> **Problem**: Scan the material and copy out each line where the word "numPortBuffers" occurs.

> **Supplied records**:
Source: an optimization exercise on an open RTL-to-GDS flow (aim: small area, a short achievable clock period and few clock cycles per item). Production flows keep margins and buffers that such runs may drop.
The RTL was checked by simulation tests, not by an equivalence proof against the original design.
Power is estimated from default activity; no workload was simulated.

## flow/design.v (module list and top-level ports; edited modules follow where they fit)
// module cpre_clamp01: 10 lines
// module cpre_rne_shr25n: 19 lines
// module cpre_norm25: 14 lines
// module cpre_hfront: 23 lines
// module cpre_hback: 36 lines
// module cpre_oms: 19 lines
// module cpre_sga_post: 47 lines
// module cpre_chan: 21 lines
// module cpre_postchan: 29 lines
// module cpre_rnd48p: 9 lines
// module cpre_rnd48s: 12 lines
// module cpre_benc: 16 lines
// module cpre_mul24e: 1919 lines
// module cpre_tz24: 11 lines
// module cpre_hsv2rgb: 268 lines
module cpre_hsv2rgb (
    input  wire        clk,
    input  wire        rst,
    input  wire        in_valid,
    output wire        in_ready,
    input  wire [31:0] in_h,
    input  wire [31:0] in_s,
    input  wire [31:0] in_v,
    output reg         out_valid,
    input  wire        out_ready,
    output reg  [15:0] out_r,
    output reg  [15:0] out_g,
    output reg  [15:0] out_b
);
  // ...
==> flow/run.sh <==
#!/bin/bash
# synth_recipe.tcl (not shown) runs the flow's synth.tcl, then flattens the netlist and writes it again
# the make line also repeats each setting of config.mk as NAME=value (left out here)
make -C /OpenROAD-flow-scripts/flow DESIGN_CONFIG=/design/flow/config.mk WORK_HOME=/design/flow/orfs CLKGATE_MAP_FILE= SYNTH_SCRIPT=/design/flow/synth_recipe.tcl finish
==> flow/config.mk <==
export PLATFORM = sky130hd
export DESIGN_NAME = cpre_hsv2rgb
export DESIGN_NICKNAME = cpre_hsv2rgb
export VERILOG_FILES = /design/flow/design.v
export SDC_FILE = /design/flow/constraint.sdc
export NUM_CORES = 4
export LEC_CHECK = 0
export ABC_AREA = 1
export CAP_MARGIN = 20
export CORE_MARGIN = 2
export CORE_UTILIZATION = 65
export SLEW_MARGIN = 20
==> flow/constraint.sdc <==
create_clock -name core_clock -period 30.0 [get_ports {clk}]
set_input_delay 6.0000 -clock core_clock [delete_from_list [all_inputs] [get_ports {clk}]]
set_output_delay 6.0000 -clock core_clock [all_outputs]
set_load 0.01 [all_outputs]
==> reports/qor.tcl, run 1 <==
set qor(switchingPower_uw) 6590
set qor(outcome) {no timing/DRC/antenna violations}
set qor(clkbuf_count) 98
set qor(vias) 92337
set qor(area_share_clock_buf_inv_pct) 2.75
set qor(grt_max_degree) 130
set qor(numPortBuffers) 149
set qor(timing.fmax_mhz) 120
set qor(register_area_um2) 23500
set qor(cts_sinks) 786
set qor(power.total_uw) 11800
set qor(fillerInstances) 11691
set qor(critical_path_data_required_time_ns) 30.43
set qor(chipHeight_um) 391
set qor(critical_path.endpoint_type) {flop}
set qor(detail_route.wirelength_um) 328000
set qor(synthArstFlopShare_pct) 0
set qor(clk-power_uw) 1070
set qor(timing.reg2reg.setup_slack_ns) 21.69
set qor(placed_cell_areas_um2) 100000
set qor(htreeDepth) 3
set qor(synth_adder_area_share_pct) 22.2
set qor(met3_length_um) 44300
set qor(critical_path.startpoint_type) {flop}
set qor(met3_track_utilization_from_global_routing_pct) 12.9
Testbench counts, summed over its fixed seeds: cycles 16,056, items 16,000.
==> module cpre_hfront, before the edit <==
module cpre_hfront (
    input  wire [30:0] h,
    output wire [24:0] r,
    output wire        hi,
    output wire [1:0]  kl,
    output wire [4:0]  d,
    output wire        tiny,
    output wire        near
);
    wire [23:0] m  = {1'b1, h[22:0]};
    wire [25:0] p3 = {2'b00, m} + {1'b0, m, 1'b0};
    assign hi = p3[25];
    wire [23:0] kept = hi ? p3[25:2] : p3[24:1];
    wire        rb   = hi ? p3[1] : p3[0];
    wire        st   = hi ? p3[0] : 1'b0;
    assign r = {1'b0, kept} + {24'd0, rb & (st | kept[0])};
    wire [8:0]  k  = {1'b0, h[30:23]} + {8'd0, hi};
    wire [8:0]  dr = 9'd124 - k;
    assign kl   = k[1:0];
    assign d    = (dr > 9'd31) ? 5'd31 : dr[4:0];
    assign tiny = (h[30:23] <= 8'd98);
    assign near = (k >= 9'd124);
endmodule
==> inputs of run 2 (changes only) <==
--- a/flow/design.v
+++ b/flow/design.v
@@ -57,12 +57,16 @@
     wire        rb   = hi ? p3[1] : p3[0];
     wire        st   = hi ? p3[0] : 1'b0;
     assign r = {1'b0, kept} + {24'd0, rb & (st | kept[0])};
-    wire [8:0]  k  = {1'b0, h[30:23]} + {8'd0, hi};
-    wire [8:0]  dr = 9'd124 - k;
-    assign kl   = k[1:0];
-    assign d    = (dr > 9'd31) ? 5'd31 : dr[4:0];
-    assign tiny = (h[30:23] <= 8'd98);
-    assign near = (k >= 9'd124);
+    wire [7:0]  e   = h[30:23];
+    wire [8:0]  k1  = {1'b0, e} + 9'd1;
+    wire [8:0]  dr0 = 9'd124 - {1'b0, e};
+    wire [8:0]  dr1 = 9'd123 - {1'b0, e};
+    wire [4:0]  d0  = (e > 8'd124 || dr0 > 9'd31) ? 5'd31 : dr0[4:0];
+    wire [4:0]  d1  = (e > 8'd123 || dr1 > 9'd31) ? 5'd31 : dr1[4:0];
+    assign kl   = hi ? k1[1:0] : e[1:0];
+    assign d    = hi ? d1 : d0;
+    assign tiny = (e <= 8'd98);
+    assign near = hi ? (e >= 8'd123) : (e >= 8'd124);
 endmodule
 module cpre_hback (
     input  wire [24:0] r,
--- a/flow/config.mk
+++ b/flow/config.mk
@@ -8,5 +8,5 @@
 export ABC_AREA = 1
 export CAP_MARGIN = 20
 export CORE_MARGIN = 2
-export CORE_UTILIZATION = 65
+export CORE_UTILIZATION = 55
 export SLEW_MARGIN = 20
==> run 2 against run 1 <==
Net effect:
- still clean on timing, DRC and antenna
- wire length is 1.1% lower
- cell area is 0.71% higher
- final cell count is 2.9% higher
- sequential share of layout area is 0.16 points lower
- combinational power is 8.0% higher
- power is 6.9% higher
- first-iteration DRC count is 26% lower
- critical path type unchanged
- critical endpoint is now axn4[22]
- highest routed layer unchanged
==> reports/qor.tcl, run 2 <==
set qor(outcome) {no timing/DRC/antenna violations} ;# unchanged
set qor(post_cts_buffers) 0 ;# unchanged
set qor(numPortBuffers) 149 ;# unchanged
set qor(cts_sinks) 786 ;# unchanged
set qor(holdBufCountCts) 0 ;# unchanged
set qor(period_share_pct) 29.5 ;# was 27.7%
set qor(placementRows) 154 ;# was 141
set qor(critical_path.endpoint_type) {flop} ;# unchanged
set qor(cts-resized-gates) 0 ;# unchanged
set qor(critical_path.startpoint_type) {flop} ;# unchanged
set qor(final_core_utilization_pct) 58.9 ;# was 69.4%
set qor(final_nets) 13508 ;# was 13515
set qor(worst_ep_arrival_time_ns) 9.32 ;# was 8.74 ns
set qor(clk_path_buf_depth) 3 ;# unchanged
set qor(cts.clk_slew.worst_paths_ns) 0.06 ;# about the same
set qor(htreeDepth) 3 ;# unchanged
set qor(post_synthesis_cell_type_count) 79 ;# was 83
set qor(wl_per_cell_um) 22.3 ;# was 23.1 µm
set qor(count_of_state_elements_after_synthesis) 786 ;# unchanged
set qor(design.core.area_um2) 176000 ;# was 148000 µm²
set qor(aggregate_global_routing_overflow) 0 ;# unchanged
set qor(post-synth-top-area-cell) {edfxtp_1} ;# unchanged
set qor(yosys.area.top_type_share_pct) 24.0 ;# unchanged
set qor(power_density_nw_per_um2) 121 ;# was 114 nW/µm²
set qor(synthTopCellsByCount) {nand2_1, inv_1, xor2_1} ;# unchanged
set qor(grt_max_degree) 153 ;# was 130
set qor(max_stage_delay_ns) 0.83 ;# was 0.60 ns
set qor(cts-buffers-inserted) 90 ;# was 85
set qor(largest_regs) {skid x48, se2 x35, ve4 x35} ;# unchanged
set qor(grt_overall_usage_pct) 35.3 ;# was 42.3%
set qor(timing.final.setup_violations) 0 ;# unchanged
set qor(postSynth.topFlopCell) {edfxtp_1} ;# unchanged
set qor(leakage_dissipation_uw) 0.0478 ;# was 0.0473 µW
set qor(multi_input_comb_area_um2) 63900 ;# about the same
set qor(avgSynthCellArea_um2) 7.91 ;# was 7.88 µm²
set qor(worst_hold_path_type) {reg -> reg} ;# unchanged
set qor(hold_path_startpoint) {v2[17]} ;# was v1[26]
set qor(vias) 88486 ;# was 92337
set qor(synth.yosys.warnings) 7 ;# unchanged
set qor(drt_first_pass_iters) 8 ;# was 14
set qor(holdPathEnd) {v3[17]} ;# was v2[26]
set qor(reg_to_reg_critical_path_endpoint) {axn4[22]} ;# was axn4[12]
set qor(synthArstFlopShare_pct) 0 ;# unchanged
set qor(drcViolationCount) 0 ;# unchanged
set qor(route.antenna.remaining_nets) 0 ;# unchanged
set qor(fillerInstances) 16042 ;# was 11691
set qor(max-cap-violations) 0 ;# unchanged
set qor(hold_viol) 0 ;# unchanged
set qor(final_layout_size_suffix_gt1_share_pct) 4.58 ;# was 4.11%
set qor(synth_area_um2) 97300 ;# unchanged
set qor(critical_path.reg2reg.startpoint) {gpm3[47]} ;# unchanged
set qor(relSlewSlack_pct) 19.6 ;# was 16.1%
set qor(largest_register_ff_count) 48 ;# unchanged
set qor(cts_tree) {done} ;# unchanged
set qor(place.detailed.instances) 14394 ;# was 13997
set qor(cts_root_buf) {clkbuf_16} ;# unchanged
set qor(final_common_cell) {nand2_1} ;# unchanged
set qor(hold-path-cell-count) 0 ;# unchanged
set qor(post-synth-top-count-cell) {nand2_1} ;# unchanged
set qor(postSynthCellCount) 12307 ;# was 12345
set qor(dp_hpwl_um) 241000 ;# about the same
set qor(clock_insertion_delay_at_the_later_pin_of_the_skew_report_ns) 0.74 ;# was 0.75 ns
set qor(stdcell_count) 14563 ;# was 14158
set qor(die-area_um2) 180000 ;# was 153000 µm²
set qor(synth_edf_count) 777 ;# unchanged
set qor(num_io_pins) 150 ;# unchanged
set qor(vdd_drop_max_v) 0.000201 ;# was 0.000185 V
set qor(routabilityCongestion) 0.977 ;# was 1.04
set qor(unrepaired_setup_endpoints_after_global_routing) {false} ;# unchanged
set qor(grt_pass1_wl_um) 500000 ;# was 505000 µm
set qor(path_max_fanout) 45 ;# was 43
set qor(register_area_um2) 23500 ;# unchanged
set qor(synth.top_cells.by_area) {edfxtp_1, fa_1, xor2_1} ;# unchanged
set qor(tightestPinTransition_ns) 1.20 ;# was 1.26 ns
set qor(timing.fmax_mhz) 113 ;# was 120 MHz
set qor(highest_count_cells_in_the_layout_ignoring_fill_and_taps) {nand2_1, inv_1, xor2_1} ;# unchanged
set qor(reg2reg_depth) 35 ;# was 36
set qor(antenna_found_initial) 3 ;# was 18
set qor(critical_path.slowest_cell) {nor2_1} ;# was nor2_4
set qor(vias_per_cell) 6.08 ;# was 6.52
set qor(die-width_um) 425 ;# was 391 µm
set qor(finClkSkew_ns) 0.0445 ;# was 0.0781 ns
set qor(final.min_clock_period_ns) 8.86 ;# was 8.31 ns
set qor(report.final.slew_viol_count) 0 ;# unchanged
set qor(largest-register) {skid} ;# unchanged
set qor(timing.reg2reg.setup_slack_ns) 21.14 ;# was 21.69 ns
set qor(critical_path_data_required_time_ns) 30.47 ;# was 30.43 ns
set qor(worstSetupPathType) {reg -> reg} ;# unchanged
set qor(dr.first_iter.drc_count) 9523 ;# was 12871
set qor(synthToLayoutAreaGrowth_pct) 6.51 ;# was 5.75%
set qor(chipHeight_um) 425 ;# was 391 µm
set qor(detail_route.wirelength_um) 324000 ;# was 328000 µm
set qor(final.setup.tns_ns) 0 ;# unchanged
set qor(first_global_vias) 87139 ;# was 91370
set qor(initial_utilization_pct) 55.3 ;# was 65.7%
set qor(ys_seq_area_share_pct) 24.2 ;# unchanged
## run 2: changes by cell type after synthesis, moves of 13 or more
cell     before   now
nand3_1     767   841
o21ai_0     589   543
xor2_1     1060  1085
nor3_1      131    97
o21ai_2       5    24
o21ai_1     103    72
o21a_1       29    16
a31oi_1      52    36
a21oi_1     422   448
nor2_1      776   699
nand2_1    2133  2184
## run 2: cell type report
| type | instances | area share (%) |
|---|---|---|
| multi-input cells | 8942 | 61.6 |
| flip-flops and latches | 786 | 22.7 |
| inverters | 1998 | 7.24 |
| well taps | 2340 | 2.82 |
| repair buffers | 329 | 2.76 |
| clock buffers | 107 | 2.23 |
| clock inverters | 58 | 0.622 |
| diodes | 3 | 0.00724 |
## run 2: worst max-delay path by stage
stage	from	endpoint	slack, ns
floorplan	skid_v	out_b[0]	11.66
global placement	gpm3[47]	axn4[22]	21.29
detailed placement	gpm3[47]	axn4[22]	21.33
CTS	gpm3[47]	axn4[1]	21.26
global route	gpm3[47]	axn4[17]	20.12
finish	gpm3[47]	axn4[22]	21.14
## run 2: where the power goes
part	switching [µW]	total, µW	internal (µW)
clock	483	1110	623
combinational	6360	9690	3330
sequential	110	1770	1660
total	6950	12600	5620
## run 2: per-stage QoR
step	worst slack (ns)	power [µW]	area, µm²	hold WS (ns)
floorplan	11.66	8730	97300	0.400
global placement	21.29	11100	101000	0.401
detailed placement	21.33	11200	101000	0.405
CTS	21.26	12400	104000	0.401
global route	20.12	13800	104000	0.417
finish	21.14	12600	104000	0.401
## run 2: per-layer routing
layer	global-route usage, %	wire length [µm]	up-vias
li1	-	-	40565
met1	47.0	130000	42062
met2	55.1	143000	4822
met3	7.33	32900	1035
met4	16.9	17900	2
met5	0	15	-
## run 2: worst max-delay path: cells and delay by family, from the launching register on
kind / cells / cell delay [ns]
DFF: 1 / 0.35
buffers and inverters: 7 / 1.67
AOI/OAI and AO/OA: 7 / 1.10
adders and majority gates: 4 / 1.11
xor gates and xnor gates: 1 / 0.17
and+or+nand+nor: 16 / 4.16
## run 2: cell families after synthesis
group / share of synthesized area (%)
buffers and inverters: 10.2
AO/OA/AOI/OAI: 13.7
AND/OR/NAND/NOR: 18.9
XOR/XNOR: 10.5
other: 0.00385
multiplexers: 0.267
flip-flops: 24.2
adder cells (fa/ha/maj): 22.2
Testbench counts of run 2, summed over its fixed seeds: cycles 16,056, items 16,000.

> **The completed task**:
set qor(numPortBuffers) 149
set qor(numPortBuffers) 149 ;# unchanged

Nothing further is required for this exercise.